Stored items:
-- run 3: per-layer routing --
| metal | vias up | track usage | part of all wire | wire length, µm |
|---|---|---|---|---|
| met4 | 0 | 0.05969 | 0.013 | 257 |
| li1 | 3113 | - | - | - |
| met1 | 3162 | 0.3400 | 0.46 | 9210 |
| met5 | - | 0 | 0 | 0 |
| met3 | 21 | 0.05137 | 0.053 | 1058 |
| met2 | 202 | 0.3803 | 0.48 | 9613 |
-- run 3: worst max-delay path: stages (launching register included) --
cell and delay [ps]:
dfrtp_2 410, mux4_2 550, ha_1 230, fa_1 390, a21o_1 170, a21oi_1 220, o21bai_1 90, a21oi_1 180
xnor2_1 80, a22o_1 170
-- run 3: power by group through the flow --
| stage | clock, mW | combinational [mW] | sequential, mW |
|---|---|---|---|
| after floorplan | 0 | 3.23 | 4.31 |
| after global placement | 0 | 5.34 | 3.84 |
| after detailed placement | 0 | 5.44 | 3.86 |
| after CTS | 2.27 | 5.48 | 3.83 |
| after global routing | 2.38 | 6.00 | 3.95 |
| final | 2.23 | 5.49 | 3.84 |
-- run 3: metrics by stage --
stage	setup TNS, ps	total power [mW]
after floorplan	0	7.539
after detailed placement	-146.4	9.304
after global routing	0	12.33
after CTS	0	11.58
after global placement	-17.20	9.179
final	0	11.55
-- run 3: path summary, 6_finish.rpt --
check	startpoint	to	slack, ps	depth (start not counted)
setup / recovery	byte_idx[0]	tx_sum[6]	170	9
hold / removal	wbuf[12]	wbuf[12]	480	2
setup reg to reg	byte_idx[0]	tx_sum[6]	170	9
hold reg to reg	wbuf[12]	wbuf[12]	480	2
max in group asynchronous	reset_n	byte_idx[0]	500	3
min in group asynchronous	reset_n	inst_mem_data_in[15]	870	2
<file path="config.mk">
export PLATFORM = sky130hd
export DESIGN_NAME = dcache_ctrl
export DESIGN_NICKNAME = d
export VERILOG_FILES = /design/src/rtl/dcache_ctrl.sv
export SDC_FILE = /design/constraint.sdc
export NUM_CORES = 2
export LEC_CHECK = 0
export BUFFER_PORTS_ARGS = -buffer_cell sky130_fd_sc_hd__buf_2
export CAP_MARGIN = 20
export CORE_MARGIN = 2
export CORE_UTILIZATION = 55
export DETAILED_ROUTE_END_ITERATION = 8
export PLACE_DENSITY = 0.72
export SYNTH_ARGS = -nofsm -noshare
export SYNTH_HDL_FRONTEND = slang
export SYNTH_SLANG_ARGS = --single-unit
</file>
<file path="constraint.sdc">
create_clock -name clk -period 9.46 [get_ports clk]
set_clock_uncertainty 0.1 [all_clocks]
set_input_delay 2.365 -clock clk [delete_from_list [all_inputs] [get_ports clk]]
set_output_delay 2.365 -clock clk [all_outputs]
set_load 0.03 [all_outputs]
</file>
<file path="src/rtl/dcache_ctrl.sv">
// rtl/dcache_ctrl.sv - direct-mapped write-through, no-write-allocate data cache controller
module dcache_ctrl #(
    parameter int NUM_LINES   = 16,
    parameter int MEM_LATENCY = 5
) (
    input  logic         clk,
    input  logic         rst,
    input  logic         cpu_req,
    input  logic         cpu_we,
    input  logic [31:0]  cpu_addr,
    input  logic [31:0]  cpu_wdata,
    output logic [31:0]  cpu_rdata,
    output logic         cpu_ready,
    output logic [31:0]  mem_addr,
    output logic         mem_we,
    output logic [31:0]  mem_wdata,
    input  logic [127:0] mem_line,
    output logic [31:0]  hit_count,
    output logic [31:0]  miss_count
);

    localparam int IB = $clog2(NUM_LINES);
    localparam int TW = 28 - IB;
    localparam int CW = $clog2(MEM_LATENCY + 1);

    localparam logic [1:0] S_IDLE  = 2'd0;
    localparam logic [1:0] S_FILL  = 2'd1;
    localparam logic [1:0] S_WRITE = 2'd2;

    logic [1:0]           r_state;
    logic [CW-1:0]        r_cnt;
    logic [NUM_LINES-1:0] r_valid;
    logic [TW-1:0]        r_tag  [NUM_LINES];
    logic [127:0]         r_data [NUM_LINES];
    logic [27:0]          r_fill_addr;
    logic [31:0]          r_mem_addr;
    logic                 r_mem_we;
    logic [31:0]          r_mem_wdata;
    logic [31:0]          r_hit_count;
    logic [31:0]          r_miss_count;

    logic [IB-1:0]  w_idx;
    logic [TW-1:0]  w_tag;
    logic [1:0]     w_word;
    logic           w_hit;
    logic [127:0]   w_sel_line;
    logic [IB-1:0]  w_fidx;
    logic [TW-1:0]  w_ftag;
    logic           w_fill_done;
    logic [IB-1:0]  w_sidx;
    logic [TW-1:0]  w_stag;
    logic           w_st_hit;
    logic [127:0]   w_merged;
    logic           w_unused;

    assign w_idx      = cpu_addr[4+IB-1:4];
    assign w_tag      = cpu_addr[31:4+IB];
    assign w_word     = cpu_addr[3:2];
    assign w_hit      = r_valid[w_idx] && (r_tag[w_idx] == w_tag);
    assign w_sel_line = r_data[w_idx];
    assign w_unused   = ^cpu_addr[1:0];

    // Fill uses the address latched on entry so a moving cpu_addr cannot corrupt it.
    assign w_fidx      = r_fill_addr[IB-1:0];
    assign w_ftag      = r_fill_addr[27:IB];
    assign w_fill_done = (r_state == S_FILL) && (r_cnt == CW'(MEM_LATENCY));

    assign w_sidx   = r_mem_addr[4+IB-1:4];
    assign w_stag   = r_mem_addr[31:4+IB];
    assign w_st_hit = (r_state == S_WRITE) && r_valid[w_sidx] && (r_tag[w_sidx] == w_stag);

    always_comb begin
        cpu_rdata = 32'd0;
        case (w_word)
            2'd0:    cpu_rdata = w_sel_line[127:96];
            2'd1:    cpu_rdata = w_sel_line[95:64];
            2'd2:    cpu_rdata = w_sel_line[63:32];
            default: cpu_rdata = w_sel_line[31:0];
        endcase
    end

    always_comb begin
        w_merged = r_data[w_sidx];
        case (r_mem_addr[3:2])
            2'd0:    w_merged[127:96] = r_mem_wdata;
            2'd1:    w_merged[95:64]  = r_mem_wdata;
            2'd2:    w_merged[63:32]  = r_mem_wdata;
            default: w_merged[31:0]   = r_mem_wdata;
        endcase
    end

    always_comb begin
        cpu_ready = 1'b0;
        if (!rst) begin
            cpu_ready = (r_state == S_WRITE) ||
                        ((r_state == S_IDLE) && cpu_req && !cpu_we && w_hit);
        end
    end

    always_ff @(posedge clk) begin
        if (rst) begin
            r_state      <= S_IDLE;
            r_cnt        <= '0;
            r_valid      <= '0;
            r_fill_addr  <= '0;
            r_mem_addr   <= '0;
            r_mem_we     <= 1'b0;
            r_mem_wdata  <= '0;
            r_hit_count  <= '0;
            r_miss_count <= '0;
        end else begin
            case (r_state)
                S_IDLE: begin
                    if (cpu_req) begin
                        if (cpu_we) begin
                            r_mem_addr  <= cpu_addr;
                            r_mem_wdata <= cpu_wdata;
                            r_mem_we    <= 1'b1;
                            r_state     <= S_WRITE;
                        end else if (w_hit) begin
                            r_hit_count <= r_hit_count + 32'd1;
                        end else begin
                            r_mem_addr   <= {cpu_addr[31:4], 4'b0};
                            r_fill_addr  <= cpu_addr[31:4];
                            r_cnt        <= '0;
                            r_miss_count <= r_miss_count + 32'd1;
                            r_state      <= S_FILL;
                        end
                    end
                end
                S_FILL: begin
                    if (w_fill_done) begin
                        r_valid[w_fidx] <= 1'b1;
                        r_state         <= S_IDLE;
                    end else begin
                        r_cnt <= r_cnt + 1'b1;
                    end
                end
                S_WRITE: begin
                    r_mem_we <= 1'b0;
                    r_state  <= S_IDLE;
                end
                default: r_state <= S_IDLE;
            endcase
        end
    end

    // Tag/data arrays need no reset: the valid bits gate every use.
    always_ff @(posedge clk) begin
        if (!rst) begin
            if (w_fill_done) begin
                r_data[w_fidx] <= mem_line;
                r_tag[w_fidx]  <= w_ftag;
            end else if (w_st_hit) begin
                r_data[w_sidx] <= w_merged;
            end
        end
    end

    assign mem_addr   = r_mem_addr;
    assign mem_we     = r_mem_we;
    assign mem_wdata  = r_mem_wdata;
    assign hit_count  = r_hit_count;
    assign miss_count = r_miss_count;

endmodule

</file>
[config.mk]
export PLATFORM = sky130hd
export DESIGN_NAME = exe_mem_stage
export DESIGN_NICKNAME = d
export VERILOG_FILES = /design/src/rtl/exe_mem_stage.sv
export SDC_FILE = /design/constraint.sdc
export NUM_CORES = 1
export LEC_CHECK = 0
export CORE_MARGIN = 4
export CORE_UTILIZATION = 45
export CTS_CLUSTER_DIAMETER = 40
export DETAILED_ROUTE_END_ITERATION = 16
export PLACE_DENSITY = 0.91
export SLEW_MARGIN = 5
export SYNTH_ARGS = -nofsm -noshare
export SYNTH_HDL_FRONTEND = slang
export SYNTH_SLANG_ARGS = --single-unit
[constraint.sdc]
create_clock -name clk -period 4.3 [get_ports clk]
set_input_delay 0.645 -clock clk [delete_from_list [all_inputs] [get_ports clk]]
set_output_delay 0.645 -clock clk [all_outputs]
set_load 0.01 [all_outputs]
`config.mk`:
```
export PLATFORM = sky130hd
export DESIGN_NAME = btb_bht_assoc_v2
export DESIGN_NICKNAME = d
export VERILOG_FILES = /design/src/rtl/btb_pkg.sv /design/src/rtl/btb_plru_tree.sv /design/src/rtl/btb_bht_assoc_v2.sv
export SDC_FILE = /design/constraint.sdc
export NUM_CORES = 2
export LEC_CHECK = 0
export BUFFER_PORTS_ARGS = -buffer_cell sky130_fd_sc_hd__buf_2
export CAP_MARGIN = 20
export CORE_MARGIN = 5
export CORE_UTILIZATION = 60
export DETAILED_ROUTE_END_ITERATION = 7
export PLACE_DENSITY_LB_ADDON = 0.15
export SYNTH_ARGS = -nofsm -noshare
export SYNTH_HDL_FRONTEND = slang
export SYNTH_SLANG_ARGS = --single-unit
export TNS_END_PERCENT = 10
```
`constraint.sdc`:
```
create_clock -name clk -period 9.4 [get_ports clk]
set_input_delay 1.88 -clock clk [delete_from_list [all_inputs] [get_ports clk]]
set_output_delay 1.88 -clock clk [all_outputs]
set_load 0.05 [all_outputs]
```
--- src/rtl/bifrost_spi_pkg.sv ---
// rtl/bifrost_spi_pkg.sv - SPI flash opcodes and save-engine types shared with the boot loader
package bifrost_spi_pkg;

  localparam logic [7:0] OP_READ = 8'h03;
  localparam logic [7:0] OP_WREN = 8'h06;
  localparam logic [7:0] OP_PP   = 8'h02;
  localparam logic [7:0] OP_RDSR = 8'h05;
  localparam logic [7:0] OP_RES  = 8'hAB;

  localparam int WIP_BIT = 0;

  typedef enum logic [2:0] {
    s_idle,
    s_wren,
    s_erase,
    s_program,
    s_fetch,
    s_send,
    s_poll,
    s_finish
  } save_state_t;

  // Sub-steps inside a state: issue, wait for the shifter, CS-high gap.
  typedef enum logic [1:0] {
    ph_start,
    ph_wait,
    ph_done,
    ph_gap
  } phase_t;

endpackage
===== src/rtl/uart_rx_sync.sv =====
// -----------------------------------------------------------------------------
// uart_rx_sync
// Multi-flop synchroniser for the raw RXD pad. Every stage resets to 1 so the
// line reads as idle (mark) while and just after reset is applied.
//
// Parameters:
//   SYNC_STAGES - number of flops in the chain (>= 2)
// Ports:
//   hclk    in   system clock
//   hresetn in   asynchronous active-low reset
//   din     in   asynchronous serial input
//   dout    out  synchronised serial input (din delayed SYNC_STAGES clocks)
// -----------------------------------------------------------------------------
module uart_rx_sync #(
  parameter int SYNC_STAGES = 2
) (
  input  logic hclk,
  input  logic hresetn,
  input  logic din,
  output logic dout
);

  logic [SYNC_STAGES-1:0] sync_reg;

  always_ff @(posedge hclk or negedge hresetn) begin
    if (!hresetn) begin
      sync_reg <= '1;
    end else begin
      sync_reg <= {sync_reg[SYNC_STAGES-2:0], din};
    end
  end

  assign dout = sync_reg[SYNC_STAGES-1];

endmodule


===== src/rtl/uart_rx_deframer.sv =====
// -----------------------------------------------------------------------------
// uart_rx_deframer
// Serial receive front end of the AHB-Lite UART. Synchronises RXD, finds the
// start bit using the 4x-baud tick, shifts in LSB-first data, checks the stop
// bit and hands each good byte to the RX FIFO as a single-cycle strobe.
//
// Build option:
//   UART_RX_PARITY_EN - when defined, an even-parity bit is expected between
//                       the data and stop bits and parity_err_o is added.
//
// Parameters:
//   DATA_BITS   - data bits per frame (5..8)
//   SYNC_STAGES - RXD synchroniser depth (>= 2)
// Ports:
//   hclk         in   system clock
//   hresetn      in   asynchronous active-low reset
//   rxd_i        in   raw serial line, idle high
//   sio_ce_x4    in   one-cycle enable at 4x baud
//   data_o       out  last good byte, held until the next good frame
//   valid_o      out  one-cycle pulse: data_o updated, frame good
//   frame_err_o  out  one-cycle pulse: stop bit sampled low
//   busy_o       out  receiver is not idle
//   parity_err_o out  (UART_RX_PARITY_EN only) pulses with valid_o on a
//                     parity mismatch
// -----------------------------------------------------------------------------
module uart_rx_deframer
  import uart_rx_deframer_pkg::*;
#(
  parameter int DATA_BITS   = 8,
  parameter int SYNC_STAGES = 2
) (
  input  logic                 hclk,
  input  logic                 hresetn,
  input  logic                 rxd_i,
  input  logic                 sio_ce_x4,
  output logic [DATA_BITS-1:0] data_o,
  output logic                 valid_o,
  output logic                 frame_err_o,
  output logic                 busy_o
`ifdef UART_RX_PARITY_EN
  ,
  output logic                 parity_err_o
`endif
);

  localparam int             BW        = $clog2(DATA_BITS + 1);
  localparam logic [BW-1:0]  BCNT_LAST = BW'(DATA_BITS - 1);

  logic rxd_s;

  rx_state_e            state_reg, state_next;
  logic [1:0]           tcnt_reg,  tcnt_next;
  logic [BW-1:0]        bcnt_reg,  bcnt_next;
  logic [DATA_BITS-1:0] shift_reg, shift_next;
  logic [DATA_BITS-1:0] data_reg,  data_next;
  logic                 valid_reg, valid_next;
  logic                 ferr_reg,  ferr_next;
`ifdef UART_RX_PARITY_EN
  logic                 par_bit_reg, par_bit_next;
  logic                 perr_reg,    perr_next;
`endif

  uart_rx_sync #(
    .SYNC_STAGES(SYNC_STAGES)
  ) u_sync (
    .hclk    (hclk),
    .hresetn (hresetn),
    .din     (rxd_i),
    .dout    (rxd_s)
  );

  always_ff @(posedge hclk or negedge hresetn) begin
    if (!hresetn) begin
      state_reg   <= ST_IDLE;
      tcnt_reg    <= '0;
      bcnt_reg    <= '0;
      shift_reg   <= '0;
      data_reg    <= '0;
      valid_reg   <= 1'b0;
      ferr_reg    <= 1'b0;
`ifdef UART_RX_PARITY_EN
      par_bit_reg <= 1'b0;
      perr_reg    <= 1'b0;
`endif
    end else begin
      state_reg   <= state_next;
      tcnt_reg    <= tcnt_next;
      bcnt_reg    <= bcnt_next;
      shift_reg   <= shift_next;
      data_reg    <= data_next;
      valid_reg   <= valid_next;
      ferr_reg    <= ferr_next;
`ifdef UART_RX_PARITY_EN
      par_bit_reg <= par_bit_next;
      perr_reg    <= perr_next;
`endif
    end
  end

  always_comb begin
    state_next   = state_reg;
    tcnt_next    = tcnt_reg;
    bcnt_next    = bcnt_reg;
    shift_next   = shift_reg;
    data_next    = data_reg;
    // Status strobes default low so they last exactly one hclk, tick or not.
    valid_next   = 1'b0;
    ferr_next    = 1'b0;
`ifdef UART_RX_PARITY_EN
    par_bit_next = par_bit_reg;
    perr_next    = 1'b0;
`endif

    if (sio_ce_x4) begin
      unique case (state_reg)
        ST_IDLE: begin
          if (!rxd_s) begin
            state_next = ST_START;
            tcnt_next  = '0;
          end
        end

        ST_START: begin
          // Re-check the line half a bit after the falling edge so a glitch
          // shorter than that is rejected as a false start.
          if (tcnt_reg == MID_START) begin
            if (rxd_s) begin
              state_next = ST_IDLE;
            end else begin
              state_next = ST_DATA;
              tcnt_next  = '0;
              bcnt_next  = '0;
            end
          end else begin
            tcnt_next = tcnt_reg + 2'd1;
          end
        end

        ST_DATA: begin
          tcnt_next = tcnt_reg + 2'd1;
          if (tcnt_reg == TCNT_LAST) begin
            // LSB arrives first: insert at the MSB and shift right so the
            // byte is right-aligned after DATA_BITS samples.
            shift_next = {rxd_s, shift_reg[DATA_BITS-1:1]};
            bcnt_next  = bcnt_reg + BW'(1);
            if (bcnt_reg == BCNT_LAST) begin
`ifdef UART_RX_PARITY_EN
              state_next = ST_PARITY;
`else
              state_next = ST_STOP;
`endif
            end
          end
        end

`ifdef UART_RX_PARITY_EN
        ST_PARITY: begin
          tcnt_next = tcnt_reg + 2'd1;
          if (tcnt_reg == TCNT_LAST) begin
            par_bit_next = rxd_s;
            state_next   = ST_STOP;
          end
        end
`endif

        ST_STOP: begin
          tcnt_next = tcnt_reg + 2'd1;
          if (tcnt_reg == TCNT_LAST) begin
            if (rxd_s) begin
              data_next  = shift_reg;
              valid_next = 1'b1;
`ifdef UART_RX_PARITY_EN
              // Even parity: data bits plus parity bit must XOR to zero.
              perr_next  = ^{shift_reg, par_bit_reg};
`endif
              state_next = ST_IDLE;
            end else begin
              ferr_next  = 1'b1;
              state_next = ST_WAIT_HIGH;
            end
          end
        end

        ST_WAIT_HIGH: begin
          // A held-low line (break) must not be decoded as 0x00 frames.
          if (rxd_s) begin
            state_next = ST_IDLE;
          end
        end

        default: begin
          state_next = ST_IDLE;
        end
      endcase
    end
  end

  assign data_o      = data_reg;
  assign valid_o     = valid_reg;
  assign frame_err_o = ferr_reg;
  assign busy_o      = (state_reg != ST_IDLE);
`ifdef UART_RX_PARITY_EN
  assign parity_err_o = perr_reg;
`endif

endmodule
--- src/rtl/mf_pkg.sv ---
// Shared defaults and types for the tap-serial matched-filter engine.
package mf_pkg;

   localparam int MF_ORDER  = 60;
   localparam int MF_DATA_W = 16;
   localparam int MF_ADDR_W = 32;
   localparam int MF_ACC_W  = 40;

   typedef enum logic [1:0] {IDLE, FETCH, DRAIN} state_e;

   // Smallest accumulator that cannot overflow over order+1 full-scale products.
   function automatic int acc_w_min(input int data_w, input int order);
      return 2 * data_w + $clog2(order + 1);
   endfunction

endpackage

--- src/rtl/mf_delay_line.sv ---
// Sample delay line x[0..DEPTH-1]: x[0] takes the new sample on shift, with one indexed read port.
module mf_delay_line #(
   parameter int DATA_W = 16,
   parameter int DEPTH  = 61,
   parameter int SEL_W  = $clog2(DEPTH)
) (
   input  logic                     clk,
   input  logic                     rst,
   input  logic                     shift_en,
   input  logic signed [DATA_W-1:0] din,
   input  logic        [SEL_W-1:0]  sel,
   output logic signed [DATA_W-1:0] dout
);

   logic [DEPTH-1:0][DATA_W-1:0] x_q;

   always_ff @(posedge clk or negedge rst) begin
      if (!rst)          x_q <= '0;
      else if (shift_en) x_q <= {x_q[DEPTH-2:0], din};
   end

   assign dout = x_q[sel];

endmodule
--- src/rtl/instr_encoder_if.sv ---
// ---------------------------------------------------------------------------
// instr_encoder_if
//   Field-bundle handshake and instruction-memory write bus for instr_encoder.
//   master : field source (drives the bundle, observes the memory-side outputs)
//   slave  : the encoder itself
//
//   in_valid/in_ready : bundle handshake, accept when both are high
//   fmt, opcode, rd, rs1, rs2, funct3, funct7, imm, last : decoded fields
//   mem_we/mem_addr/mem_wdata : one-cycle write strobe, byte address, word
//   count : words written so far
//   done  : program complete (sticky)
//   err   : illegal format / misaligned B-J immediate / overflow (sticky)
// ---------------------------------------------------------------------------
interface instr_encoder_if #(
   parameter int ADDR_WIDTH = 8
);
   logic                  in_valid;
   logic                  in_ready;
   logic [2:0]            fmt;
   logic [6:0]            opcode;
   logic [4:0]            rd;
   logic [4:0]            rs1;
   logic [4:0]            rs2;
   logic [2:0]            funct3;
   logic [6:0]            funct7;
   logic [31:0]           imm;
   logic                  last;
   logic                  mem_we;
   logic [ADDR_WIDTH+1:0] mem_addr;
   logic [31:0]           mem_wdata;
   logic [ADDR_WIDTH:0]   count;
   logic                  done;
   logic                  err;

   modport master (
      output in_valid, fmt, opcode, rd, rs1, rs2, funct3, funct7, imm, last,
      input  in_ready, mem_we, mem_addr, mem_wdata, count, done, err
   );

   modport slave (
      input  in_valid, fmt, opcode, rd, rs1, rs2, funct3, funct7, imm, last,
      output in_ready, mem_we, mem_addr, mem_wdata, count, done, err
   );
endinterface

--- src/rtl/instr_encoder.sv ---
// ---------------------------------------------------------------------------
// instr_encoder
//   Sequential RV32I encoder / program loader. Each accepted field bundle is
//   packed into a 32-bit instruction word and written, one cycle later, to the
//   next consecutive instruction-memory word starting at byte address 0.
//   Loading ends on a bundle flagged last or when the memory is full; after
//   that the encoder stays in DONE until reset.
//
//   clk : clock, rising edge
//   rst : synchronous active-high reset
//   bus : instr_encoder_if.slave (handshake, fields, memory write bus, status)
// ---------------------------------------------------------------------------
module instr_encoder #(
   parameter int ADDR_WIDTH = 8
) (
   input  logic           clk,
   input  logic           rst,
   instr_encoder_if.slave bus
);
   localparam int          DEPTH = 1 << ADDR_WIDTH;
   localparam logic [31:0] NOP   = 32'h0000_0013;

   typedef enum logic [2:0] {
      FMT_I = 3'b000,
      FMT_S = 3'b001,
      FMT_B = 3'b010,
      FMT_J = 3'b011,
      FMT_U = 3'b100,
      FMT_R = 3'b101
   } fmt_e;

   typedef enum logic {
      S_LOAD,
      S_DONE
   } state_e;

   state_e                r_state;
   state_e                w_state_nxt;
   logic [ADDR_WIDTH:0]   r_wptr;
   logic                  r_we;
   logic [ADDR_WIDTH+1:0] r_addr;
   logic [31:0]           r_wdata;
   logic                  r_err;

   logic                  w_ready;
   logic                  w_accept;
   logic [ADDR_WIDTH:0]   w_wptr_nxt;
   logic                  w_full;
   logic                  w_is_shift;
   logic [31:0]           w_word;
   logic                  w_word_err;

   assign w_ready    = (r_state == S_LOAD) && !rst;
   assign w_accept   = bus.in_valid && w_ready;
   assign w_wptr_nxt = r_wptr + (ADDR_WIDTH+1)'(1);
   assign w_full     = (w_wptr_nxt == (ADDR_WIDTH+1)'(DEPTH));

   // Shift-immediate forms carry funct7 in the upper bits and a 5-bit shamt.
   assign w_is_shift = (bus.opcode == 7'b0010011) &&
                       ((bus.funct3 == 3'b001) || (bus.funct3 == 3'b101));

   // NOTE: every signal driven here gets a default first, so no path through
   // the case leaves it unassigned and no latch is inferred.
   always_comb begin
      w_word     = NOP;
      w_word_err = 1'b0;
      case (fmt_e'(bus.fmt))
         FMT_R: w_word = {bus.funct7, bus.rs2, bus.rs1, bus.funct3, bus.rd, bus.opcode};
         FMT_I: begin
            if (w_is_shift)
               w_word = {bus.funct7, bus.imm[4:0], bus.rs1, bus.funct3, bus.rd, bus.opcode};
            else
               w_word = {bus.imm[11:0], bus.rs1, bus.funct3, bus.rd, bus.opcode};
         end
         FMT_S: w_word = {bus.imm[11:5], bus.rs2, bus.rs1, bus.funct3, bus.imm[4:0], bus.opcode};
         FMT_B: begin
            w_word     = {bus.imm[12], bus.imm[10:5], bus.rs2, bus.rs1, bus.funct3,
                          bus.imm[4:1], bus.imm[11], bus.opcode};
            w_word_err = bus.imm[0];
         end
         FMT_U: w_word = {bus.imm[31:12], bus.rd, bus.opcode};
         FMT_J: begin
            w_word     = {bus.imm[20], bus.imm[10:1], bus.imm[11], bus.imm[19:12],
                          bus.rd, bus.opcode};
            w_word_err = bus.imm[0];
         end
         default: w_word_err = 1'b1;   // illegal format: slot filled with nop
      endcase
   end

   // Next-state logic: finish on the last bundle or when memory fills up.
   always_comb begin
      w_state_nxt = r_state;
      case (r_state)
         S_LOAD: if (w_accept && (bus.last || w_full)) w_state_nxt = S_DONE;
         S_DONE: w_state_nxt = S_DONE;
      endcase
   end

   // NOTE: sequential state uses non-blocking assignments so every register
   // samples pre-edge values regardless of statement order.
   always_ff @(posedge clk) begin
      if (rst) r_state <= S_LOAD;
      else     r_state <= w_state_nxt;
   end

   always_ff @(posedge clk) begin
      if (rst) begin
         r_wptr  <= '0;
         r_we    <= 1'b0;
         r_addr  <= '0;
         r_wdata <= '0;
         r_err   <= 1'b0;
      end else begin
         r_we <= w_accept;
         if (w_accept) begin
            // Address and data hold their last values while idle.
            r_addr  <= {r_wptr[ADDR_WIDTH-1:0], 2'b00};
            r_wdata <= w_word;
            r_wptr  <= w_wptr_nxt;
            r_err   <= r_err | w_word_err | (w_full & ~bus.last);
         end
      end
   end

   assign bus.in_ready  = w_ready;
   assign bus.mem_we    = r_we;
   assign bus.mem_addr  = r_addr;
   assign bus.mem_wdata = r_wdata;
   assign bus.count     = r_wptr;
   assign bus.done      = (r_state == S_DONE);
   assign bus.err       = r_err;
endmodule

Exercise requirements:
Start with the first line of the data and print every line exactly. The line containing "met5 | - | 0" is the last one to include.

Reply to the task:
-- run 3: per-layer routing --
| metal | vias up | track usage | part of all wire | wire length, µm |
|---|---|---|---|---|
| met4 | 0 | 0.05969 | 0.013 | 257 |
| li1 | 3113 | - | - | - |
| met1 | 3162 | 0.3400 | 0.46 | 9210 |
| met5 | - | 0 | 0 | 0 |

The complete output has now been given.